Saturday, August 01, 2009




AUTUMN CRUZ /  Amy Whittle, of the American Academy of Pediatrics, California Division, speaks at the Capitol on Thursday at a meeting of the Managed Risk Medical Insurance Board, which oversees the state's Healthy Families health care program.


AUTUMN CRUZ / Lilla Castro hugs sons Francisco, 4, and Jorge, 8, during the meeting on cutting Healthy Families, which provides low-cost medical insurance to low-income children.

By Susan Ferriss |Sacramento Bee

Friday, Jul. 31, 2009 - The task of shedding hundreds of thousands of children from the state's Healthy Families health insurance program was put off Thursday amid efforts to find more money that could ease the impact of budget cuts.

The Managed Risk Medical Insurance Board must come up with a plan to respond to deep budget cuts in state programs, including Healthy Families.
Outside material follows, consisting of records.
**src/rtl/seg_scan_reader.sv**
```systemverilog
// seg_scan_reader: reads a time-multiplexed 7-segment drive bus back into hex nibbles.
// A shared segment bus (bit0=a .. bit6=g) plus one-hot digit enables is sampled once,
// and each digit is checked for stability before it is decoded into its own nibble slot.
// When every digit has been captured at least once, a one-cycle frame_done pulse is
// issued. Captures of illegal non-blank patterns raise a one-cycle err pulse.
//
// Optional build macro: SEG_ACTIVE_LOW_EN
//   defined   -> seg and an are inverted ahead of the input register (common-anode boards)
//   undefined -> seg and an are used as-is (active-high)
module seg_scan_reader #(
    parameter int NUM_DIGITS    = 4,    // 1..8
    parameter int STABLE_CYCLES = 4     // >= 1
) (
    input  logic                    clk,
    input  logic                    rst_n,
    input  logic [6:0]              seg,
    input  logic [NUM_DIGITS-1:0]   an,
    output logic [4*NUM_DIGITS-1:0] digits,
    output logic [NUM_DIGITS-1:0]   digit_valid,
    output logic                    frame_done,
    output logic                    err
);

    // The run counter only has to reach STABLE_CYCLES-1, so size it for that.
    localparam int CW = (STABLE_CYCLES > 1) ? $clog2(STABLE_CYCLES) : 1;
    localparam logic [CW-1:0]         CAP_AT   = CW'(STABLE_CYCLES - 1);
    localparam logic [CW-1:0]         CNT_ONE  = CW'(1);
    localparam logic [NUM_DIGITS-1:0] AN_ONE   = NUM_DIGITS'(1);
    localparam logic [NUM_DIGITS-1:0] ALL_SEEN = {NUM_DIGITS{1'b1}};

    typedef enum logic [1:0] {
        S_IDLE   = 2'd0,
        S_SETTLE = 2'd1,
        S_HOLD   = 2'd2
    } state_t;

    state_t                  r_state;
    state_t                  w_state_next;

    logic [6:0]              w_seg_in;
    logic [NUM_DIGITS-1:0]   w_an_in;

    logic [6:0]              r_seg_q;
    logic [NUM_DIGITS-1:0]   r_an_q;
    logic [6:0]              r_seg_prev;
    logic [NUM_DIGITS-1:0]   r_an_prev;

    logic [CW-1:0]           r_cnt;
    logic [CW-1:0]           w_cnt_next;
    logic [CW-1:0]           w_run;

    logic [NUM_DIGITS-1:0]   r_seen;
    logic [NUM_DIGITS-1:0]   w_seen_or;

    logic                    r_frame_done;
    logic                    r_err;

    logic                    w_one_hot;
    logic                    w_same;
    logic                    w_capture;
    logic                    w_frame_hit;
    logic                    w_err_hit;

    logic [3:0]              w_nib;
    logic                    w_legal;
    logic                    w_blank;

`ifdef SEG_ACTIVE_LOW_EN
    // Common-anode boards drive both buses low-true; flip them so everything
    // downstream sees the same active-high view as the default build.
    assign w_seg_in = ~seg;
    assign w_an_in  = ~an;
`else
    assign w_seg_in = seg;
    assign w_an_in  = an;
`endif

    // Single input register stage; every decision below uses these sampled values.
    always_ff @(posedge clk) begin
        if (!rst_n) begin
            r_seg_q <= '0;
            r_an_q  <= '0;
        end else begin
            r_seg_q <= w_seg_in;
            r_an_q  <= w_an_in;
        end
    end

    // Previous-cycle copy of the sampled inputs, used to detect any change.
    always_ff @(posedge clk) begin
        if (!rst_n) begin
            r_seg_prev <= '0;
            r_an_prev  <= '0;
        end else begin
            r_seg_prev <= r_seg_q;
            r_an_prev  <= r_an_q;
        end
    end

    assign w_one_hot = (r_an_q != '0) && ((r_an_q & (r_an_q - AN_ONE)) == '0);
    assign w_same    = (r_seg_q == r_seg_prev) && (r_an_q == r_an_prev);

    // State and run-counter register.
    always_ff @(posedge clk) begin
        if (!rst_n) begin
            r_state <= S_IDLE;
            r_cnt   <= '0;
        end else begin
            r_state <= w_state_next;
            r_cnt   <= w_cnt_next;
        end
    end

    // Next-state and capture decision. w_run counts identical samples beyond the
    // first one in the current window, so the first sample of a fresh window
    // (coming from IDLE, or after any change) is run 0 and can already capture
    // when a single stable sample is enough.
    always_comb begin
        w_state_next = r_state;
        w_cnt_next   = r_cnt;
        w_run        = '0;
        w_capture    = 1'b0;
        if (!w_one_hot) begin
            // No digit or several digits enabled: nothing meaningful to read.
            w_state_next = S_IDLE;
            w_cnt_next   = '0;
        end else if ((r_state == S_HOLD) && w_same) begin
            // Already captured this pattern; wait for the bus to move on.
            w_state_next = S_HOLD;
            w_cnt_next   = '0;
        end else begin
            if ((r_state == S_SETTLE) && w_same) begin
                w_run = r_cnt + CNT_ONE;
            end else begin
                w_run = '0;
            end
            if (w_run == CAP_AT) begin
                w_capture    = 1'b1;
                w_state_next = S_HOLD;
                w_cnt_next   = '0;
            end else begin
                w_state_next = S_SETTLE;
                w_cnt_next   = w_run;
            end
        end
    end

    // Segment pattern to nibble decode; 0x00 is blank, anything unlisted is illegal.
    always_comb begin
        w_nib   = 4'h0;
        w_legal = 1'b1;
        case (r_seg_q)
            7'h3F:   w_nib = 4'h0;
            7'h06:   w_nib = 4'h1;
            7'h5B:   w_nib = 4'h2;
            7'h4F:   w_nib = 4'h3;
            7'h66:   w_nib = 4'h4;
            7'h6D:   w_nib = 4'h5;
            7'h7D:   w_nib = 4'h6;
            7'h07:   w_nib = 4'h7;
            7'h7F:   w_nib = 4'h8;
            7'h6F:   w_nib = 4'h9;
            7'h77:   w_nib = 4'hA;
            7'h7C:   w_nib = 4'hB;
            7'h39:   w_nib = 4'hC;
            7'h5E:   w_nib = 4'hD;
            7'h79:   w_nib = 4'hE;
            7'h71:   w_nib = 4'hF;
            default: w_legal = 1'b0;
        endcase
    end

    assign w_blank     = (r_seg_q == 7'h00);
    assign w_seen_or   = r_seen | r_an_q;
    assign w_frame_hit = w_capture && (w_seen_or == ALL_SEEN);
    assign w_err_hit   = w_capture && !w_legal && !w_blank;

    // Frame tracking: any capture marks its digit as seen; completing the set
    // pulses frame_done and starts a fresh frame.
    always_ff @(posedge clk) begin
        if (!rst_n) begin
            r_seen <= '0;
        end else if (w_capture) begin
            r_seen <= w_frame_hit ? '0 : w_seen_or;
        end
    end

    // One-cycle status pulses, re-evaluated every cycle.
    always_ff @(posedge clk) begin
        if (!rst_n) begin
            r_frame_done <= 1'b0;
            r_err        <= 1'b0;
        end else begin
            r_frame_done <= w_frame_hit;
            r_err        <= w_err_hit;
        end
    end

    assign frame_done = r_frame_done;
    assign err        = r_err;

    // Per-digit storage. Only a legal pattern overwrites the nibble; blank and
    // illegal captures just drop the valid flag so the last good value survives.
    generate
        for (genvar gi = 0; gi < NUM_DIGITS; gi++) begin : g_digit
            logic [3:0] r_nib;
            logic       r_vld;

            // Update this digit when a capture targets its enable bit.
            always_ff @(posedge clk) begin
                if (!rst_n) begin
                    r_nib <= 4'h0;
                    r_vld <= 1'b0;
                end else if (w_capture && r_an_q[gi]) begin
                    if (w_legal) begin
                        r_nib <= w_nib;
                    end
                    r_vld <= w_legal;
                end
            end

            assign digits[4*gi +: 4] = r_nib;
            assign digit_valid[gi]   = r_vld;
        end
    endgenerate

endmodule

```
Gov. Arnold Schwarzenegger signed budget-balancing revisions Tuesday, using his line-item veto power to slash more funding for Healthy Families and other social programs.

The 12-year-old health care program provides low-cost medical insurance to kids in low-income families that don't qualify for Medi-Cal because they are not poor enough. Adults in many of the families are working, but their jobs don't provide health coverage or don't cover dependents.

The Legislature reduced the Healthy Families budget by $128.6 million, and on Tuesday the governor cut $50 million more. Such cuts could affect as many as 900,000 children statewide, reversing gains the state had made in expanding preventive care and reducing emergency room visits, program advocates warn.

The Managed Risk Medical Insurance Board froze new enrollment two weeks ago. With the most recent cuts, the board may have to remove from the program tens of thousands getting services now.

Disenrolling children from Healthy Families "is something we do not relish doing," said Cliff Allenby, board chairman, as members listened to speakers anticipate harm that could come from cutting so many from insurance rolls.

Allenby said the board "may have no choice" but is looking at ways to restructure the program to reduce costs and raise money for premiums from other sources.

One possibility to help backfill the premium costs for some children involves the First 5 California Commission. First 5 was established by Proposition 10 in 1998, which imposed a 50-cent tax on cigarettes to finance early childhood development programs.

An estimated $500 million will be collected in revenue from the cigarette tax this fiscal year. First 5 commissions also control an estimated $2.5 billion in revenue already collected.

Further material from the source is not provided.